Miss Lockett said the RCVS was “grateful” for the CMA’s highlighting of mental health issues within the professions.
But she also wrote: “We feel that it is important to remind animal owners that the vast majority of vets and vet nurses are not directly responsible for business decision within their practice environment or able to influence them.”
She suggested that such concerns “would be best directed either to those making the decisions or, better still, submitted as part of the CMA’s upcoming investigation”.
The letter also stressed the college recognised that the CMA’s intervention may be welcomed by the estimated 11,000 members of the professions who made their own submissions to the review, “albeit not the immediate negative reaction from their clients”.
One area where the CMA’s input has been widely welcomed, though, is in relation to its calls for reform of veterinary sector legislation.
Miss Lockett’s letter set out the college’s priorities for new legislation, including regulation of the wider vet-led team, enhancement of the role of the veterinary nurse and plans to modernise its complaints and disciplinary procedures.
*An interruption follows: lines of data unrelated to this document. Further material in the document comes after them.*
==> src/rtl/serial_tx_framed.sv <==
// Framed serial transmitter: a DEPTH-word input FIFO feeding a start/data/parity/stop
// serialiser. Queued words leave back-to-back with no idle gap between frames.
module serial_tx_framed #(
    parameter int DATA_W     = 55,
    parameter int DEPTH      = 4,
    parameter int BIT_CYCLES = 1,
    parameter int PARITY_EN  = 0,
    parameter int STOP_BITS  = 1,
    parameter int MSB_FIRST  = 0,
    parameter int IDLE_LVL   = 0
) (
    input  logic                       Clk_S,
    input  logic                       Rst,
    input  logic [DATA_W-1:0]          TX_Data,
    input  logic                       TX_Data_Valid,
    output logic                       TX_Ready,
    output logic                       S_Data,
    output logic                       TX_Busy,
    output logic [$clog2(DEPTH+1)-1:0] Fifo_Count
);

    localparam int CNT_W    = $clog2(DEPTH + 1);
    localparam int PTR_W    = (DEPTH > 1) ? $clog2(DEPTH) : 1;
    localparam int STOP_CYC = STOP_BITS * BIT_CYCLES;
    localparam int CYC_W    = $clog2(STOP_CYC + 1);
    localparam int BIT_W    = (DATA_W > 1) ? $clog2(DATA_W) : 1;

    localparam logic             IDLE_BIT  = (IDLE_LVL != 0);
    localparam logic [CYC_W-1:0] BIT_LAST  = CYC_W'(BIT_CYCLES - 1);
    localparam logic [CYC_W-1:0] STOP_LAST = CYC_W'(STOP_CYC - 1);
    localparam logic [BIT_W-1:0] DATA_LAST = BIT_W'(DATA_W - 1);
    localparam logic [PTR_W-1:0] PTR_LAST  = PTR_W'(DEPTH - 1);
    localparam logic [CNT_W-1:0] DEPTH_C   = CNT_W'(DEPTH);

    localparam logic [2:0] ST_IDLE   = 3'd0;
    localparam logic [2:0] ST_START  = 3'd1;
    localparam logic [2:0] ST_DATA   = 3'd2;
    localparam logic [2:0] ST_PARITY = 3'd3;
    localparam logic [2:0] ST_STOP   = 3'd4;

    // Handshake: a word transfers on a rising edge where TX_Data_Valid and TX_Ready
    // are both high; TX_Ready is registered and never depends on a same-edge pop.

    logic [DATA_W-1:0] mem [DEPTH];
    logic [PTR_W-1:0]  wr_ptr;
    logic [PTR_W-1:0]  rd_ptr;
    logic [CNT_W-1:0]  count;
    logic [CNT_W-1:0]  count_nx;
    logic              push;
    logic              pop;
    logic              fifo_empty;
    logic [DATA_W-1:0] head;

    logic [2:0]        state;
    logic [2:0]        state_nx;
    logic [CYC_W-1:0]  cyc;
    logic [CYC_W-1:0]  cyc_nx;
    logic [BIT_W-1:0]  bit_idx;
    logic [BIT_W-1:0]  bit_nx;
    logic [DATA_W-1:0] shreg;
    logic [DATA_W-1:0] shreg_nx;
    logic [DATA_W-1:0] shifted;
    logic              out_bit;
    logic              parity_bit;
    logic              par_nx;
    logic              s_data_nx;

    function automatic logic [PTR_W-1:0] ptr_next(input logic [PTR_W-1:0] p);
        return (p == PTR_LAST) ? '0 : p + 1'b1;
    endfunction

    assign fifo_empty = (count == '0);
    assign head       = mem[rd_ptr];
    assign push       = TX_Data_Valid && TX_Ready && !Rst;
    assign Fifo_Count = count;
    assign TX_Busy    = (state != ST_IDLE);

    // The bit on the line is always the end of the shift register nearest the output.
    assign out_bit = (MSB_FIRST != 0) ? shreg[DATA_W-1] : shreg[0];
    assign shifted = (MSB_FIRST != 0) ? (shreg << 1) : (shreg >> 1);

    always_comb begin
        state_nx  = state;
        cyc_nx    = cyc + 1'b1;
        bit_nx    = bit_idx;
        shreg_nx  = shreg;
        par_nx    = parity_bit;
        s_data_nx = S_Data;
        pop       = 1'b0;
        case (state)
            ST_IDLE: begin
                cyc_nx    = '0;
                s_data_nx = IDLE_BIT;
                if (!fifo_empty) begin
                    pop       = 1'b1;
                    shreg_nx  = head;
                    par_nx    = ^head;
                    state_nx  = ST_START;
                    s_data_nx = ~IDLE_BIT;
                end
            end
            ST_START: begin
                if (cyc == BIT_LAST) begin
                    cyc_nx    = '0;
                    bit_nx    = '0;
                    state_nx  = ST_DATA;
                    s_data_nx = out_bit;
                    shreg_nx  = shifted;
                end
            end
            ST_DATA: begin
                if (cyc == BIT_LAST) begin
                    cyc_nx = '0;
                    if (bit_idx == DATA_LAST) begin
                        if (PARITY_EN != 0) begin
                            state_nx  = ST_PARITY;
                            s_data_nx = parity_bit;
                        end else begin
                            state_nx  = ST_STOP;
                            s_data_nx = IDLE_BIT;
                        end
                    end else begin
                        bit_nx    = bit_idx + 1'b1;
                        s_data_nx = out_bit;
                        shreg_nx  = shifted;
                    end
                end
            end
            ST_PARITY: begin
                if (cyc == BIT_LAST) begin
                    cyc_nx    = '0;
                    state_nx  = ST_STOP;
                    s_data_nx = IDLE_BIT;
                end
            end
            ST_STOP: begin
                if (cyc == STOP_LAST) begin
                    cyc_nx = '0;
                    // Chain straight into the next start bit when a word is waiting.
                    if (!fifo_empty) begin
                        pop       = 1'b1;
                        shreg_nx  = head;
                        par_nx    = ^head;
                        state_nx  = ST_START;
                        s_data_nx = ~IDLE_BIT;
                    end else begin
                        state_nx  = ST_IDLE;
                        s_data_nx = IDLE_BIT;
                    end
                end
            end
            default: begin
                cyc_nx    = '0;
                state_nx  = ST_IDLE;
                s_data_nx = IDLE_BIT;
            end
        endcase
    end

    always_comb begin
        count_nx = count;
        case ({push, pop})
            2'b10:   count_nx = count + 1'b1;
            2'b01:   count_nx = count - 1'b1;
            default: count_nx = count;
        endcase
    end

    always_ff @(posedge Clk_S) begin
        if (push) begin
            mem[wr_ptr] <= TX_Data;
        end
    end

    always_ff @(posedge Clk_S) begin
        if (Rst) begin
            wr_ptr   <= '0;
            rd_ptr   <= '0;
            count    <= '0;
            TX_Ready <= 1'b0;
        end else begin
            if (push) begin
                wr_ptr <= ptr_next(wr_ptr);
            end
            if (pop) begin
                rd_ptr <= ptr_next(rd_ptr);
            end
            count    <= count_nx;
            TX_Ready <= (count_nx < DEPTH_C);
        end
    end

    always_ff @(posedge Clk_S) begin
        if (Rst) begin
            state      <= ST_IDLE;
            cyc        <= '0;
            bit_idx    <= '0;
            shreg      <= '0;
            parity_bit <= 1'b0;
            S_Data     <= IDLE_BIT;
        end else begin
            state      <= state_nx;
            cyc        <= cyc_nx;
            bit_idx    <= bit_nx;
            shreg      <= shreg_nx;
            parity_bit <= par_nx;
            S_Data     <= s_data_nx;
        end
    end

endmodule

==> config.mk <==
export PLATFORM = sky130hd
export DESIGN_NAME = serial_tx_framed
export DESIGN_NICKNAME = d
export VERILOG_FILES = /design/src/rtl/serial_tx_framed.sv
export SDC_FILE = /design/constraint.sdc
export NUM_CORES = 1
export LEC_CHECK = 0
export CAP_MARGIN = 20
export CORE_MARGIN = 5
export CORE_UTILIZATION = 51
export DETAILED_ROUTE_END_ITERATION = 7
export PLACE_DENSITY = 0.7
export SYNTH_ARGS = -nofsm -noshare
export SYNTH_HDL_FRONTEND = slang
export SYNTH_SLANG_ARGS = --single-unit
==> constraint.sdc <==
create_clock -name Clk_S -period 3.45 [get_ports Clk_S]
set_input_delay 0.345 -clock Clk_S [delete_from_list [all_inputs] [get_ports Clk_S]]
set_output_delay 0.345 -clock Clk_S [all_outputs]
set_load 0.03 [all_outputs]
* Yosys cells after proc, flatten, opt, wreduce, memory -nomap -nowiden
Memories as Yosys holds them, arrays and structs flattened. A register that Yosys moved wholly into a read port is not among the register bits.
Index checks and enable logic that the tools add are counted.
** Word-level totals
- Bits in latches :: 0
- Memory bits (read-only) :: 0
- Memories :: 1
- Memory bits (writable) :: 220
- Input port bits :: 58
- Register bits after elaboration :: 74
- Output and inout bits :: 6
** Memory list
- mem :: words 4, width 55, read ports 1, clocked after memory_dff 1, write ports 1, RTL line 44 : logic [DATA_W-1:0] mem [DEPTH];
** Cells by class
- Muxes and demuxes :: 34
- Equality and inequality tests :: 16
- $mul :: 0
- Order comparisons :: 1
- Shifts and indexed selects :: 0
- Bitwise operators :: 2
- Add/subtract/negate cells :: 6
- Divide/modulo/power cells :: 0
- Reductions and logical operators :: 14
** Operators by type and width (count)
- 2-to-1 mux 55 bit :: 5
- case mux 55 bit (4 select lines) :: 1
- 2-to-1 mux 3 bit :: 6
- 2-to-1 mux 6 bit :: 3
- case mux 3 bit (5 select lines) :: 1
- inequality test 2 bit (second input constant) :: 7
- case mux 6 bit (2 select lines) :: 1
- 2-to-1 mux 1 bit :: 10
- 2-to-1 mux 2 bit :: 4
- AND reduction 4 bit :: 2
- adder 6 x 1 -> 6 bit (second input constant) :: 1
- == test 2 bit (second input constant) :: 3
- == test 3 x 2 -> 1 bit (second input constant) :: 2
- == test 6 bit (second input constant) :: 1
- zero test 3 bit :: 2
- case mux 3 bit (2 select lines) :: 1
- AND reduction 6 bit :: 1
- case mux 1 bit (5 select lines) :: 1
- AND reduction 5 bit :: 1
- adder 2 x 1 -> 2 bit (second input constant) :: 2
- nonzero test 4 bit :: 1
- OR reduction 4 bit :: 1
- adder 3 x 1 -> 3 bit (second input constant) :: 1
- == test 3 x 1 -> 1 bit (second input constant) :: 1
- other kinds (12) :: 14

* Logic depth before layout (Yosys ltp)
- Word-level depth :: 7
- Mapped depth :: 11

* Least setup slack after synthesis
No wires, ideal clock.
- Path type :: flip-flop to flip-flop
- From :: reg TX_Ready
- To :: mem mem[1][0], enable pin
- Setup slack :: 0.811 ns
- Stages on the path, launching flop included :: 4
- Data arrival time :: 2.221 ns
- Buffers on the path :: 0
- Clock period less this slack :: 2.639 ns
- Cells stage by stage :: dfxtp_1 > nand2_1 > nor2_1 > and2_1
** Between the ends
- Word-level cells in the longest chain between the ends :: 4
** RTL lines
- from (decl) :: RTL line 16 : output logic TX_Ready,
- from (signal assigned) :: RTL line 189 : TX_Ready <= (count_nx < DEPTH_C);
- logical AND 1 bit (2 in series) :: RTL line 74 : assign push = TX_Data_Valid && TX_Ready && !Rst;
- 2-to-1 mux 1 bit :: RTL line 170 : if (push) begin
- 2-to-1 mux 1 bit (not written as such) :: RTL line 171 : mem[wr_ptr] <= TX_Data;
- to (decl) :: RTL line 44
Every way passes these cells.

==> impl_metrics.yaml <==
run_status:
  run_status: "finished, final reports clean"
die:
  floorplan.io_pins: 64
  fp.dieH_um: 163
  num_rows: 56
  floorplan.initialDensity_pct: 51.3
  fp.dieArea_mm2: 0.0265
  die_w_um: 163
  core_area_mm2: 0.0233
clock_tree:
  cts-root-buf: "clkbuf_16"
  postCtsSetupRepairBufs: 0
  cts.clk_slew.worst_paths_ps: 60
  cts_tree: "yes"
  cts_hold_buf: 0
  tritoncts_num_sinks: 296
  tritoncts.num_buffers: 30
  post_cts_sizing: 0
  clockBufferDepth: 3
  htree_num_levels: 1
  clock_insertion_delay_worst_skew_ps: 540
worst_setup_path:
  rr_worst_depth: 8
  critical_path.reg2reg.startpoint: "state[2]"
  critPathBufInv: 0
  worst-setup-path-type: "flip-flop to flip-flop"
  critical_path.startpoint_type: "flip-flop"
  worst_ep_required_time_ps: 3920
  path_delay_family: "simple AND/OR/NAND/NOR gates"
  timing.critical_path.slowest_stage_cell: "dfxtp_2"
  highest_cell_delay_on_the_worst_timing_path_ps: 740
  timing.critical_path.cells: "nand2_1, and3_4, ha_1, fa_1, xnor2_1, nor2_1, xor2_1, nor2b_1"
  reg2reg_slack_ps: 860
  critPathArrivalTime_ps: 3060
  critical_path.max_fanout: 60
  end_kind: "flip-flop"
timing:
  max_clock_freq_mhz: 386
  max_slew.worst_pin.slew_ps: 899
  finalCritPeriodShare_pct: 75.1
  timing.setup.tns_ps: 0
  worst_skew_ps: 10.8
  setup_viol: 0
  final_hold_viol_count: 0
  rsz0062_at_grt: "false"
  timing_max_transition_violations_final: 0
  relSlewSlack_pct: 40.1
  time_the_worst_path_needs_with_i_o_delays_and_setup_ps: 2590
grt:
  antenna_found_initial: 0
  grt_max_degree: 75
  total_global_routing_overflow: 0
  gr-usage-all-layers_pct: 17.6
  grt_first_pass_wirelength_um: 37400
  first_global_vias: 6909
finish:
  post_layout_nonfiller_instances: 1131
  layout_common_cells: "220 x edfxtp_1, 73 x dfxtp_1, 64 x nand2_1, 62 x clkdlybuf4s50_1"
  ant_diodes: 0
  syn_to_final_growth_pct: 16.3
  final_layout_size_suffix_gt1_share_pct: 19.3
  finish.net_count: 855
  mostFrequentLayoutCell: "edfxtp_1"
detailed_routing:
  drt-wirelength-per-cell_um: 20.2
  drc: 0
  routed_wl_um: 22900
  dr_total_vias: 6703
  route.detailed.vias_per_inst: 5.93
  final_antenna_net_count: 0
  drtPass1Iterations: 5
  initialDrtViolationCount: 430
synth:
  synth-main-ff-cell: "edfxtp_1"
  ys_types: 48
  synth_enable_flop_cells: 220
  post_synth_instance_area_mm2: 0.0119
  synth_seq_cells: 296
  synthesis.area_per_instance_um2: 16.1
  synth_sequential_area_ratio_pct: 68.1
  syn_nets: 809
  synth_warnings: 0
  synth_instances: 742
  synth_async_sr_flop_share_pct: 0
pwr:
  power.leakage_nw: 4.26
  power.ir.vdd_worst_v: 0.000625
  power_report.internal_total_w: 0.00755
  share_of_power_burned_in_registers_pct: 42.6
  power.combinational.fraction_pct: 29.0
  pwr_dens_mw_per_mm2: 783
  power_switching_w: 0.00331
  p_clk_share_pct: 28.4
  netSwitchingFraction_pct: 30.4
placement:
  placedCellCount: 1074
  total_half_perimeter_wirelength_after_legalization_and_detailed_placement_um: 13800
  io_buffer_count: 63
  finalWeightedCongestion: 0.756
min_path:
  hold_path.startpoint: "Rst"
  worst_hold_path.endpoint: "wr_ptr[1]"
  hold_path.class: "primary input to flip-flop"
  hold_depth: 4
flow_run:
  maximum_capacitance_violations: 0
==> worst min-delay path: cells and delay by family <==
family / cells / cell delay (ps)
AND/OR/NAND/NOR: 2 / 190
AO/OA/AOI/OAI: 1 / 70
buffers and inverters: 1 / 100
==> metrics by stage <==
step,cell area [µm²],util (%),setup slack [ps],hold slack [ps],power [W]
after global routing,13900,59.6,715,250,0.0115
after CTS,13900,59.6,834,212,0.0109
after floorplan,11900,-,811,444,0.00720
final,13900,59.6,860,226,0.0109
after global placement,12900,55.5,938,464,0.00768
after detailed placement,12900,55.5,884,476,0.00783
==> cell type report <==
| type | count | area, µm² |
|---|---|---|
| clock buffer | 42 | 827 |
| clock inverter | 14 | 120 |
| fill | 1710 | 9390 |
| inverter | 6 | 22.5 |
| multi-input combinational | 370 | 3450 |
| sequential | 296 | 8130 |
| tap | 319 | 399 |
| timing repair buffer | 84 | 916 |
==> power groups by stage <==
stage	clock network, W	logic, W	registers [W]
floorplan	0	0.00263	0.00456
global placement	0	0.00302	0.00466
detailed placement	0	0.00314	0.00470
CTS	0.00314	0.00315	0.00463
global route	0.00333	0.00345	0.00469
finish	0.00308	0.00315	0.00463
==> cells in the mapped netlist, drive strengths merged (5+ instances only) <==
library cell  number  area share, %
nor2              13           0.41
a21oi              6           0.25
mux2i              6           0.50
clkbuf            35            1.1
edfxtp           220             55
buf               35            1.9
mux4              55             10
nand2             64            2.0
or3                6           0.36
o21ai             58            2.4
dfxtp             76             13
a211oi            58            3.7
a311oi            54            5.1
and2               5           0.26
ha                 8           0.84
inv                6           0.19
==> cells by family (layout without fill, tap and decap cells) <==
family                   after synthesis  after routing  share of synthesized area, %
multiplexers                          61             61                          10.9
AO/OA/AOI/OAI                        185            185                          12.0
buffers and inverters                 76            146                          3.20
AND/OR/NAND/NOR                      109            109                          4.33
other                                  1              1                        0.0314
flip-flops                           296            296                          68.1
adder cells (fa/ha/maj)               10             10                          1.09
XOR/XNOR                               4              4                         0.294
==> worst max-delay path by stage <==
stage / cells past startpoint / startpoint / end / slack [ps]
after floorplan: 3 / TX_Ready / mem[1][0] / 810
after global placement: 10 / TX_Data_Valid / flip-flop / 940
after detailed placement: 10 / TX_Data_Valid / flip-flop / 880
after CTS: 6 / state[0] / shreg[48] / 830
after global routing: 8 / state[2] / flip-flop / 710
final: 8 / state[2] / flip-flop / 860
==> registers in the layout (all words and copies together), names as in the netlist, named ones only <==
| name | count |
|---|---|
| wr_ptr | 2 |
| Fifo_Count | 2 |
| bit_idx | 6 |
| state | 3 |
| mem | 220 |
| shreg | 55 |
| rd_ptr | 2 |
| TX_Ready | 1 |
| cyc | 1 |
| S_Data | 1 |
==> layer usage <==
layer,routed length [µm],global-route usage [%],share of wire (%),up-vias
li1,-,-,-,3080
met5,0,0,0,-
met3,1060,2.25,4.6,25
met1,9750,24.1,43,3406
met2,11800,30.5,52,192
met4,280,3.55,1.2,0
(Power assumes the default switching activity.)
But Miss Lockett also described practice regulation as “a key part” of the package that it hopes a new act will include.
She wrote: “We would encourage the CMA to support the RCVS’ recommendation that we should be able to regulate practices as well as individual veterinary surgeons and veterinary nurses.”
The letter further emphasised the work of the college’s newly formed Public Advisory Group on a project to develop new advice materials for pet owners on their interactions with clinicians and an ongoing review of guidance by its Standards Committee.
But Miss Lockett did raise concern about the possibility of a knock-on effect from interventions intended to help pet owners.
She said: “It will be important to ensure that in any push to lower prices, there is no unintended impact on either practice sustainability, and thus access to care, or the vital pharmaceutical research and development pipeline.”